If r is negative, then you would walk backwards while still facing the direction indicated by θ. So if you look at (-sqrt 2, π/4), you would turn and face the π/4 "direction" and walk sqrt 2 units backwards. You see how this is not the same as (1, 1) in rectangular coordinates? In fact,
(-sqrt 2, π/4) (polar) = (-1, -1) (rectangular).

So, if you want r to be negative, what to do? You have to add/subtract π radians, to turn and face the opposite direction. If you look at (-sqrt 2, 5π/4), you face the 5π/4 "direction" and walk sqrt 2 units backwards. You end up at (1, 1) (rectangular).

3. Sep 7, 2013

### vanhees71

What do you mean by "if $r$ is negative"? By definition in polar coordinates $r>0$.

Further you didn't give the relevant equations, which indeed help to solve the problem. If you have given Cartesian coordinates $(x,y)$ of a vector you want to find $r$ and $\varphi$ such that
$$(x,y)=r(\cos \varphi,\sin \varphi).$$
From this you get
$$r=\sqrt{x^2+y^2}$$
and
$$\varphi=\mathrm{sign} (y) \arccos \left (\frac{x}{r} \right ),$$
where the range of the angle is $\varphi \in [-\pi,\pi]$. You can always add integer multiples of $2 \pi$ to this $\varphi$.

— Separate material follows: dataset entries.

Source: an optimization exercise on an open RTL-to-GDS flow (aim: small area, a short achievable clock period and few clock cycles). Production flows keep margins and buffers that such runs may drop. Only simulation tests tie the RTL to the original design; equivalence was not proved. Power figures rest on the tool's default switching activity, not on a simulated workload.

===== flow/config.mk =====
export PLATFORM = sky130hd
export DESIGN_NAME = bace
export DESIGN_NICKNAME = bace
export VERILOG_FILES = /design/flow/design.v
export SDC_FILE = /design/flow/constraint.sdc
export NUM_CORES = 4
export LEC_CHECK = 0
export CAP_MARGIN = 20
export CORE_MARGIN = 2
export CORE_UTILIZATION = 40
export SLEW_MARGIN = 20

===== flow/constraint.sdc =====
create_clock -name core_clock -period 12.0 [get_ports {clk}]
set_input_delay 2.4000 -clock core_clock [delete_from_list [all_inputs] [get_ports {clk}]]
set_output_delay 2.4000 -clock core_clock [all_outputs]
set_load 0.01 [all_outputs]

===== flow/design.v =====
module bace (
    input  wire        clk,
    input  wire        rst,
    input  wire        req_valid,
    input  wire        req_we,
    input  wire [4:0]  req_addr,
    input  wire [31:0] req_wdata,
    output reg         rsp_valid,
    output reg  [31:0] rsp_rdata,
    output wire        irq
);
    localparam [2:0] E_ILLEGAL      = 3'd1;
    localparam [2:0] E_FULL         = 3'd2;
    localparam [2:0] E_RANGE        = 3'd3;
    localparam [2:0] E_LAGMIN       = 3'd4;
    localparam [2:0] E_INSUFFICIENT = 3'd5;
    localparam [2:0] E_SHORT        = 3'd6;
    localparam [2:0] Q_IDLE  = 3'd0;
    localparam [2:0] Q_WIN   = 3'd1;    
    localparam [2:0] Q_STEP  = 3'd2;    
    localparam [2:0] Q_SWEEP = 3'd3;    
    localparam [2:0] Q_DRAIN = 3'd4;    
    reg         op_v, op_fast, op_we;
    reg  [4:0]  op_addr;
    reg  [31:0] op_wd;
    reg         ie_err, ie_swept;
    reg  [2:0]  errcode;
    reg  [31:0] errcmd;
    reg  [15:0] lagmin;
    reg  [31:0] thresh;
    reg  [31:0] sdata;
    reg         zstate, nonfin;
    reg  [10:0] len;
    reg  [1023:0] memv;
    reg  [31:0] stage;       
    reg         edge_f;
    reg  [31:0] win;
    reg  [15:0] pos;
    reg  [8:0]  dist_r, dlag_r;
    reg         dvalid;
    reg  [8:0]  best_lag, best_dist;    
    reg         found, swept;
    reg         last_bit;
    reg         enc_hi, enc_lo;         
    reg         irq_r;
    reg  [2:0]  seq;
    reg         seq_sweep;
    reg  [9:0]  tgt;
    reg  [479:0] S;
    reg  [9:0]  p;
    reg  [10:0] q;           
    reg  [31:15] fb;         
    assign irq = irq_r;
    wire [5:0]  nwords = (len + 11'd31) >> 5;
    wire [9:0]  half   = len[10:1];
    wire        done_f = (pos >= {6'd0, half});
    wire        full_f = len[10];
    wire        errf   = (errcode != 3'd0);
    wire [4:0]  kpairs = (nwords >> 1) - 5'd1;
    wire [31:0] status = {23'd0, full_f, swept, found, dvalid, done_f,
                          nonfin, edge_f, zstate, errf};
    function is_nan(input [31:0] x);
        is_nan = (x[30:23] == 8'hFF) && (x[22:0] != 23'd0);
    endfunction
    function signed [32:0] ord_key(input [31:0] x);
        ord_key = x[31] ? -$signed({2'b00, x[30:0]}) : $signed({2'b00, x[30:0]});
    endfunction
    function fgt(input [31:0] a, input [31:0] b);
        fgt = !is_nan(a) && !is_nan(b) && (ord_key(a) > ord_key(b));
    endfunction
    function flt(input [31:0] a, input [31:0] b);
        flt = !is_nan(a) && !is_nan(b) && (ord_key(a) < ord_key(b));
    endfunction
    wire in_clear = (req_wdata == 32'h0100_0000);
    wire in_push  = (req_wdata == 32'h0200_0000);
    wire in_fast  = req_we && ((req_addr != 5'd0) || in_clear || in_push);
    wire [31:0] c     = op_wd;
    wire [7:0]  opc   = c[31:24];
    wire [23:0] arg   = c[23:0];
    wire [15:0] w_idx = arg[23:8];
    wire [7:0]  w_sh  = arg[7:0];
    wire is_nop    = (opc == 8'h00) && (arg == 24'd0);
    wire is_clear  = (opc == 8'h01) && (arg == 24'd0);
    wire is_push   = (opc == 8'h02) && (arg == 24'd0);
    wire is_pushb  = (opc == 8'h03) && (arg[23:1] == 23'd0);
    wire is_window = (opc == 8'h04) && (w_sh < 8'd32);
    wire is_seek   = (opc == 8'h05) && (arg[23:16] == 8'd0);
    wire is_step   = (opc == 8'h06) && (arg == 24'd0);
    wire is_sweep  = (opc == 8'h07) && (arg == 24'd0);
    wire ex      = op_v && (seq == Q_IDLE);
    wire ex_cmd  = ex && op_we && (op_addr == 5'd0);
    wire ex_reg  = ex && op_we && (op_addr != 5'd0);
    wire win_bad = (w_idx >= {10'd0, nwords}) ||
                   (w_sh != 8'd0 && (w_idx + 16'd1) >= {10'd0, nwords});
    wire enc_bit  = enc_hi ? 1'b1 : (enc_lo ? 1'b0 : zstate);
    wire push_b   = is_push ? enc_bit : c[0];
    wire push_ok  = ex_cmd && !errf && (is_push || is_pushb) && !full_f;
    wire [4:0] ls = len[4:0];
    reg  [31:0] stage_nx;
    integer k;
    always @(*) begin
        for (k = 0; k < 32; k = k + 1)
            stage_nx[k] = (k[4:0] == ls) ? push_b : ((k[4:0] < ls) ? stage[k] : 1'b0);
    end
    reg         vA;
    reg  [8:0]  lagA;
    reg  [4:0]  ga [0:29];
    reg         vB;
    reg  [8:0]  lagB;
    reg  [6:0]  pb [0:5];
    reg         vC;
    reg  [8:0]  lagC;
    reg  [8:0]  dC;
    wire [479:0] xa = memv[479:0] ^ S;
    function [4:0] pop16(input [15:0] v);
        integer b;
        begin
            pop16 = 5'd0;
            for (b = 0; b < 16; b = b + 1)
                pop16 = pop16 + {4'd0, v[b]};
        end
    endfunction
    reg [14:0] wact;
    integer g;
    always @(*) begin
        for (g = 0; g < 15; g = g + 1)
            wact[g] = (g < kpairs);
    end
    reg [4:0] gm [0:29];
    always @(*) begin
        for (g = 0; g < 30; g = g + 1)
            gm[g] = wact[g / 2] ? ga[g] : 5'd0;
    end
    wire inj = ((seq == Q_STEP) && (p == tgt)) ||
               ((seq == Q_SWEEP) && (p >= lagmin[9:0]) && (p != half));
    wire [8:0] dsum = {2'd0, pb[0]} + {2'd0, pb[1]} + {2'd0, pb[2]} +
                      {2'd0, pb[3]} + {2'd0, pb[4]} + {2'd0, pb[5]};
    always @(posedge clk) begin
        for (g = 0; g < 30; g = g + 1)
            ga[g] <= pop16(xa[16*g +: 16]);
        lagA <= p[8:0];
        for (g = 0; g < 6; g = g + 1)
            pb[g] <= {2'd0, gm[5*g]} + {2'd0, gm[5*g+1]} + {2'd0, gm[5*g+2]} +
                     {2'd0, gm[5*g+3]} + {2'd0, gm[5*g+4]};
        lagB <= lagA;
        dC   <= dsum;
        lagC <= lagB;
        if (rst) begin
            vA <= 1'b0; vB <= 1'b0; vC <= 1'b0;
        end else begin
            vA <= inj; vB <= vA; vC <= vB;
        end
    end
    wire s_load = (seq == Q_IDLE);
    wire feed   = q[10] ? 1'b0 : fb[q[9:5]];
    wire [4:0] fsel = s_load ? 5'd0 : (q[4:0] + 5'd1);
    integer w;
    always @(posedge clk) begin
        if (s_load) begin
            S <= memv[479:0];
            p <= 10'd0;
            q <= 11'd480;
        end else begin
            S <= {feed, S[479:1]};
            p <= p + 10'd1;
            q <= q + 11'd1;
        end
        for (w = 15; w < 32; w = w + 1)
            fb[w] <= memv[32*w + fsel];
    end
    reg [31:0] rd_val;
    always @(*) begin
        case (op_addr)
            5'd1:  rd_val = {30'd0, ie_swept, ie_err};
            5'd2:  rd_val = status;
            5'd3:  rd_val = {29'd0, errcode};
            5'd4:  rd_val = errcmd;
            5'd5:  rd_val = {16'd0, lagmin};
            5'd6:  rd_val = thresh;
            5'd8:  rd_val = sdata;
            5'd10: rd_val = {21'd0, len};
            5'd11: rd_val = {26'd0, nwords};
            5'd12: rd_val = {16'd0, pos};
            5'd13: rd_val = {21'd0, pos[15:5]};
            5'd14: rd_val = {27'd0, pos[4:0]};
            5'd15: rd_val = {23'd0, dist_r};
            5'd16: rd_val = {23'd0, dlag_r};
            5'd17: rd_val = {23'd0, best_lag};
            5'd18: rd_val = found ? {23'd0, best_dist} : 32'h0000_FFFF;
            5'd19: rd_val = win;
            5'd21: rd_val = 32'h0400_0020;
            default: rd_val = 32'd0;
        endcase
    end
    reg         n_ie_err, n_ie_swept;
    reg  [2:0]  n_errcode;
    reg  [31:0] n_errcmd;
    reg  [15:0] n_lagmin;
    reg  [31:0] n_thresh, n_sdata;
    reg         n_zstate, n_nonfin;
    reg  [10:0] n_len;
    reg         n_edge;
    reg  [31:0] n_win;
    reg  [15:0] n_pos;
    reg  [8:0]  n_dist, n_dlag, n_best_lag, n_best_dist;
    reg         n_dvalid, n_found, n_swept;
    reg  [2:0]  n_seq;
    reg         n_seq_sweep;
    reg  [9:0]  n_tgt;
    reg         slow_rsp;
    task automatic clear_all;
        begin
            n_errcode = 3'd0; n_errcmd = 32'd0;
            n_zstate = 1'b0; n_nonfin = 1'b0;
            n_len = 11'd0; n_edge = 1'b0; n_win = 32'd0;
            n_pos = 16'd0;
            n_dist = 9'd0; n_dlag = 9'd0; n_dvalid = 1'b0;
            n_best_lag = 9'd0; n_best_dist = 9'd0;
            n_found = 1'b0; n_swept = 1'b0;
        end
    endtask
    task automatic seek(input [15:0] lag);
        begin
            n_pos = lag;
            n_best_lag = 9'd0; n_best_dist = 9'd0;
            n_found = 1'b0; n_dvalid = 1'b0; n_swept = 1'b0;
        end
    endtask
    task automatic fault(input [2:0] code);
        begin
            n_errcode = code;
            n_errcmd  = c;
        end
    endtask
    always @(*) begin
        n_ie_err = ie_err; n_ie_swept = ie_swept;
        n_errcode = errcode; n_errcmd = errcmd;
        n_lagmin = lagmin; n_thresh = thresh; n_sdata = sdata;
        n_zstate = zstate; n_nonfin = nonfin;
        n_len = len; n_edge = edge_f; n_win = win; n_pos = pos;
        n_dist = dist_r; n_dlag = dlag_r; n_dvalid = dvalid;
        n_best_lag = best_lag; n_best_dist = best_dist;
        n_found = found; n_swept = swept;
        n_seq = seq; n_seq_sweep = seq_sweep; n_tgt = tgt;
        slow_rsp = 1'b0;
        if (vC) begin
            n_dist   = dC;
            n_dlag   = lagC;
            n_dvalid = 1'b1;
            if (!found || dC < best_dist) begin
                n_best_dist = dC;
                n_best_lag  = lagC;
                n_found     = 1'b1;
            end
            n_pos = {7'd0, lagC} + 16'd1;
        end
        case (seq)
        Q_WIN: begin
            if (p == tgt) begin
                n_win = S[31:0];
                n_seq = Q_IDLE;
                slow_rsp = 1'b1;
            end
        end
        Q_STEP: begin
            if (p == tgt) n_seq = Q_DRAIN;
        end
        Q_SWEEP: begin
            if (p == half) n_seq = Q_DRAIN;
        end
        Q_DRAIN: begin
            if (!vA && !vB) begin
                if (seq_sweep) n_swept = 1'b1;
                n_seq = Q_IDLE;
                slow_rsp = 1'b1;
            end
        end
        default: ;
        endcase
        if (ex) begin
            if (!op_fast) slow_rsp = 1'b1;
            if (op_we) begin
                case (op_addr)
                    5'd1: begin n_ie_err = op_wd[0]; n_ie_swept = op_wd[1]; end
                    5'd5: n_lagmin = op_wd[15:0];
                    5'd6: n_thresh = op_wd;
                    5'd8: n_sdata  = op_wd;
                    default: ;
                endcase
            end
            if (ex_cmd) begin
                if (errf) begin
                    if (c == 32'h0100_0000) clear_all;
                end else if (is_nop) begin
                end else if (is_clear) begin
                    clear_all;
                end else if (is_push || is_pushb) begin
                    if (full_f) begin
                        fault(E_FULL);
                    end else begin
                        if (is_push) begin
                            n_zstate = enc_bit;
                            if (sdata[30:23] == 8'hFF) n_nonfin = 1'b1;
                        end
                        if (len != 11'd0 && push_b != last_bit) n_edge = 1'b1;
                        n_len   = len + 11'd1;
                        n_swept = 1'b0;
                    end
                end else if (is_window) begin
                    if (win_bad) begin
                        fault(E_RANGE);
                    end else begin
                        n_tgt = {w_idx[4:0], w_sh[4:0]};
                        n_seq = Q_WIN;
                        slow_rsp = 1'b0;
                    end
                end else if (is_seek) begin
                    seek(arg[15:0]);
                end else if (is_step) begin
                    if (done_f) begin
                        n_dvalid = 1'b0;
                    end else if (nwords < 6'd2) begin
                        fault(E_SHORT);
                    end else begin
                        n_tgt = pos[9:0];
                        n_seq = Q_STEP;
                        n_seq_sweep = 1'b0;
                        slow_rsp = 1'b0;
                    end
                end else if (is_sweep) begin
                    if (lagmin == 16'd0) begin
                        fault(E_LAGMIN);
                    end else if ({5'd0, len} <= {lagmin, 1'b0}) begin
                        fault(E_INSUFFICIENT);
                    end else if (nwords < 6'd2) begin
                        fault(E_SHORT);
                    end else begin
                        seek(lagmin);
                        n_seq = Q_SWEEP;
                        n_seq_sweep = 1'b1;
                        slow_rsp = 1'b0;
                    end
                end else begin
                    fault(E_ILLEGAL);
                end
            end
        end
    end
    wire n_errf   = (n_errcode != 3'd0);
    wire n_irq    = (n_ie_err & n_errf) | (n_ie_swept & n_swept);
    wire n_full   = n_len[10];
    wire irq_push = n_errf ? n_irq : (n_full ? (n_ie_err | (n_ie_swept & n_swept)) : 1'b0);
    wire irq_pred = (req_addr == 5'd0) ? (req_wdata[25] & irq_push) :
                    (req_addr == 5'd1) ? ((req_wdata[0] & n_errf) | (req_wdata[1] & n_swept)) :
                    n_irq;
    always @(posedge clk) begin
        op_we   <= req_we;
        op_addr <= req_addr;
        op_wd   <= req_wdata;
        rsp_rdata <= rd_val;
        enc_hi <= fgt(n_sdata, n_thresh);
        enc_lo <= flt(n_sdata, n_thresh ^ 32'h8000_0000);
        if (push_ok) begin
            stage    <= stage_nx;
            last_bit <= push_b;
        end
        if (rst) begin
            op_v      <= 1'b0;
            op_fast   <= 1'b0;
            rsp_valid <= 1'b0;
            irq_r     <= 1'b0;
            ie_err    <= 1'b0;
            ie_swept  <= 1'b0;
            errcode   <= 3'd0;
            errcmd    <= 32'd0;
            lagmin    <= 16'd0;
            thresh    <= 32'd0;
            sdata     <= 32'd0;
            zstate    <= 1'b0;
            nonfin    <= 1'b0;
            len       <= 11'd0;
            edge_f    <= 1'b0;
            win       <= 32'd0;
            pos       <= 16'd0;
            dist_r    <= 9'd0;
            dlag_r    <= 9'd0;
            dvalid    <= 1'b0;
            best_lag  <= 9'd0;
            best_dist <= 9'd0;
            found     <= 1'b0;
            swept     <= 1'b0;
            seq       <= Q_IDLE;
            seq_sweep <= 1'b0;
            tgt       <= 10'd0;
        end else begin
            op_v      <= req_valid;
            op_fast   <= req_valid && in_fast;
            rsp_valid <= (req_valid && in_fast) || slow_rsp;
            irq_r     <= (req_valid && in_fast) ? irq_pred : n_irq;
            ie_err    <= n_ie_err;
            ie_swept  <= n_ie_swept;
            errcode   <= n_errcode;
            errcmd    <= n_errcmd;
            lagmin    <= n_lagmin;
            thresh    <= n_thresh;
            sdata     <= n_sdata;
            zstate    <= n_zstate;
            nonfin    <= n_nonfin;
            len       <= n_len;
            edge_f    <= n_edge;
            win       <= n_win;
            pos       <= n_pos;
            dist_r    <= n_dist;
            dlag_r    <= n_dlag;
            dvalid    <= n_dvalid;
            best_lag  <= n_best_lag;
            best_dist <= n_best_dist;
            found     <= n_found;
            swept     <= n_swept;
            seq       <= n_seq;
            seq_sweep <= n_seq_sweep;
            tgt       <= n_tgt;
        end
    end
    integer m;
    always @(posedge clk) begin
        for (m = 0; m < 32; m = m + 1)
            if (push_ok && len[9:5] == m[4:0])
                memv[32*m +: 32] <= stage_nx;
    end
endmodule

===== flow/run.sh =====
#!/bin/bash
# synth_recipe.tcl (not shown) runs the flow's synth.tcl, then flattens the netlist and writes it again
# the make line also repeats each setting of config.mk as NAME=value (left out here)
make -C /OpenROAD-flow-scripts/flow DESIGN_CONFIG=/design/flow/config.mk WORK_HOME=/design/flow/orfs CLKGATE_MAP_FILE= SYNTH_SCRIPT=/design/flow/synth_recipe.tcl finish

==> impl_metrics.tcl <==
set metrics [dict create \
    grt_usage_pct 23.0 \
    place_congestion 0.933 \
    placed_cells 11656 \
    rrSetupSlack_ns 4.83 \
    die_w_um 495 \
    clockRootBuffer "clkbuf_16" \
    maxCapViolations 0 \
    cts_sinks 2113 \
    drc_errors 0 \
    drtPass1Iterations 15 \
    antenna_found_initial 28 \
    relSlewSlack_pct 22.6 \
    drtAntennaViolNets 0 \
    ys.flop_type "dfxtp_1" \
    grt_pass1_vias 64192 \
    setup_tns_ns 0 \
    syn_nets 9425 \
    synth.top_cell.area_share_pct 32.8 \
    instances_no_fill 12087 \
    port_buffers 74 \
    dp_hpwl_mm 181 \
    synth_edf_count 1056 \
    critPathCaptureType "flop" \
    finalCritPeriodShare_pct 59.7 \
    overflow 0 \
    ctsResizeCount 0 \
    worst_clock_skew_ns 0.0695 \
    p_leak_nw 42.6 \
    die_h_um 495 \
    cts_hold_buf 0 \
    worstRegToRegCells 21 \
    clk_pin_slew_worst_paths_ns 0.06 \
    rsz0062_at_grt "no" \
    critPathCapture "pb[0][6]" \
    setup_viol 0 \
    powerDensity_nw_per_um2 136 \
    drt_wl_total_mm 284 \
    synth.area.top_cells "edfxtp_1 (33%), dfxtp_1 (22%), fa_1 (8.5%), nand2_1 (7.9%), xor2_1 (4.3%)" \
    cts_tree "built" \
    synth_cell_type_count 95 \
    r2r_end "pb[0][6]" \
    hold_class "flop to flop" \
    core_um2 240000 \
    fill_cells 21875 \
    cts_made_buffers 221 \
    synth_top_area_cell "edfxtp_1" \
    ys.warnings.count 4 \
    clock_latency_ns 0.89 \
    critPathMaxFanout 22 \
    yosysMostFrequentCell "nand2_1" \
    cp-startpoint "len[1]" \
    grt_pass1_wl_mm 421 \
    maxSlewViolCount 0 \
    grt_max_degree 124 \
    arrival_ns 7.96 \
    synthTopCellsByCount "nand2_1 (2038), dfxtp_1 (1057), edfxtp_1 (1056)" \
    status "no timing/DRC/antenna violations" \
    drtIter0Drc 6156 \
    nNetsFinal 9476 \
    irDropWorstVdd_mv 0.155 \
    worstMarginPinSlew_ns 1.16 \
    via_count 64184 \
    fmax_mhz 140 \
    hold_viol_final 0 \
    syn_area_um2 96600 \
    p_total_mw 14.8 \
    crit_type "flop to flop" \
    floorplan.io_pins 75 \
    reg2reg_from "len[1]" \
    drive_gt1_share_pct 7.31 \
    period_minus_slack_ns 7.17 \
    start_kind "flop" \
    synth_seq_cells 2113 \
    die_area_um2 245000 \
    htree_num_levels 4 \
    syn2layout_area_growth_pct 12.9 \
    fp-row-count 180 \
    post_cts_buffers 0 \
    clk_path_buf_depth 3 \
    synth_cells 8644 \
    vias_per_cell 5.31 \
    wl_per_cell_um 23.5 \
    async_reset_ff_share_pct 0 \
    synth_area_per_cell_um2 11.2 \
    cp.required_ns 12.80 \
    start_util_pct 40.2 \
    yosysSeqAreaShare_pct 54.7 \
]
[cell type report]
cell class | instances | area [µm²] | area share, %
timing repair buffer | 215 | 1840 | 1.69
antenna | 7 | 17.5 | 0.0161
inverter | 415 | 1560 | 1.43
clock inverter | 116 | 1390 | 1.27
tap | 3185 | 3990 | 3.65
sequential | 2113 | 52900 | 48.5
multi-input combinational | 5729 | 41200 | 37.7
clock buffer | 307 | 6220 | 5.70
[where the power goes]
group / total, mW / switching [mW] / internal [mW]
sequential: 7.56 / 0.0411 / 7.52
clock: 7.11 / 2.98 / 4.13
combinational: 0.170 / 0.110 / 0.0601
total: 14.8 / 3.13 / 11.7
[kinds of logic after synthesis]
family	count (synthesis)	share of synthesized area (%)
multiplexers	172	1.86
AND/OR/NAND/NOR	3072	13.5
adder cells (fa/ha/maj)	741	12.8
XOR/XNOR	723	6.56
buffers and inverters	802	3.18
AO/OA/AOI/OAI	1021	7.39
flip-flops	2113	54.7
[layout by cell type, fill, tap and decap left out, types with 38 or more instances in the layout]
master,instances
a22oi_1,51
a21oi_1,235
a211oi_1,51
nor2b_1,94
o21a_1,48
and2_1,87
fa_1,412
xnor2_1,243
clkdlybuf4s50_1,73
a21o_1,72
ha_1,327
mux2i_1,147
nand3_1,154
o221ai_1,66
nand2_1,2035
edfxtp_1,1056
nor2_1,347
buf_4,139
clkbuf_1,56
clkbuf_16,227
nand4_1,46
clkinv_2,38
a311oi_1,75
dfxtp_1,1055
nor3_1,71
xor2_1,477
inv_1,408
o21ai_0,149
a22o_1,41
[worst max-delay path, stage by stage (launching register included)]
cell      delay [ns]
dfxtp_1         0.87
inv_1           0.27
ha_1            0.28
nor4b_2         0.19
o211a_1         0.22
nor3_1          0.85
xnor2_1         0.22
and2_1          0.31
nand3_1         0.40
or2_2           0.51
and2_1          0.20
fa_1            0.54
inv_1           0.06
fa_1            0.44
fa_1            0.57
inv_1           0.06
ha_1            0.28
a21o_1          0.18
a21oi_1         0.23
o21bai_1        0.09
a21oi_1         0.18
xnor2_1         0.15
[flip-flops by register name, indices dropped and copies added, names as in the netlist, 10 cells and up]
register / cells
lagmin: 16
win: 32
ga: 150
memv: 1024
thresh: 32
sdata: 32
len: 11
fb: 17
tgt: 10
S: 480
stage: 31
op_wd: 32
pos: 16
q: 11
rsp_rdata: 32
errcmd: 32
p: 10
pb: 42
[routing by layer]
metal | GRT usage (%) | share of wire, % | up-vias
met5 | 0 | 0.10 | -
met4 | 9.09 | 4.1 | 8
met3 | 3.10 | 6.2 | 506
met2 | 38.3 | 48 | 2284
met1 | 30.4 | 42 | 31867
li1 | - | - | 29519
[per-stage QoR]
step | instance area, µm² | setup slack [ns] | hold WS (ns) | utilization, %
2_1_floorplan | 96600 | 6.29 | 0.310 | -
3_3_place_gp | 101000 | 4.98 | 0.310 | 42.2
3_5_place_dp | 101000 | 4.92 | 0.312 | 42.2
4_1_cts | 109000 | 4.87 | 0.304 | 45.4
5_1_grt | 109000 | 4.41 | 0.309 | 45.4
6_report | 109000 | 4.83 | 0.304 | 45.4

NB: Sometimes you find sloppy formulas involving $\tan \varphi$=y/x. This is dangerous, because you have to think in addition, in which quadrant the original vector is located and then adapt the result accordingly by hand!

4. Sep 9, 2013

### eumyang

According to Larson's Precalculus (8th ed., p. 777-778), r is the directed distance from O (the origin) to P (the point), and it proceeds to show examples with a negative r. Paul's Online Math Notes also state that "we also allow r to be negative."

5. Sep 9, 2013

### Enigman

Well, r can be negative, as 'r' is defined as directed distance ie. wrt angle in question. Just verified it with Thomas' Calculus 11th ed.

6. Sep 9, 2013

### vanhees71

These seem to be very strange books then! I've never heard about defining $r<0$ for plane or spherical polar coordinates ever, and it's not necessary!

7. Sep 9, 2013

### CAF123

I read it in my book too, but I would agree I have never had to define r < 0. Nor in any polar coordinates application to physics problems.

8. Sep 9, 2013

### Enigman

Its a pretty redundant concept as far as physics is concerned, though its useful to use it when finding intersection of two curves when only one representation of a point fits the equations, you will often get negative r then.

9. Sep 9, 2013

### LCKurtz

If you don't consider $r<0$ when you plot it, you don't get all three leaves of the 3-leaved rose $r=\sin(3\theta),~0 \le \theta \le\ pi$.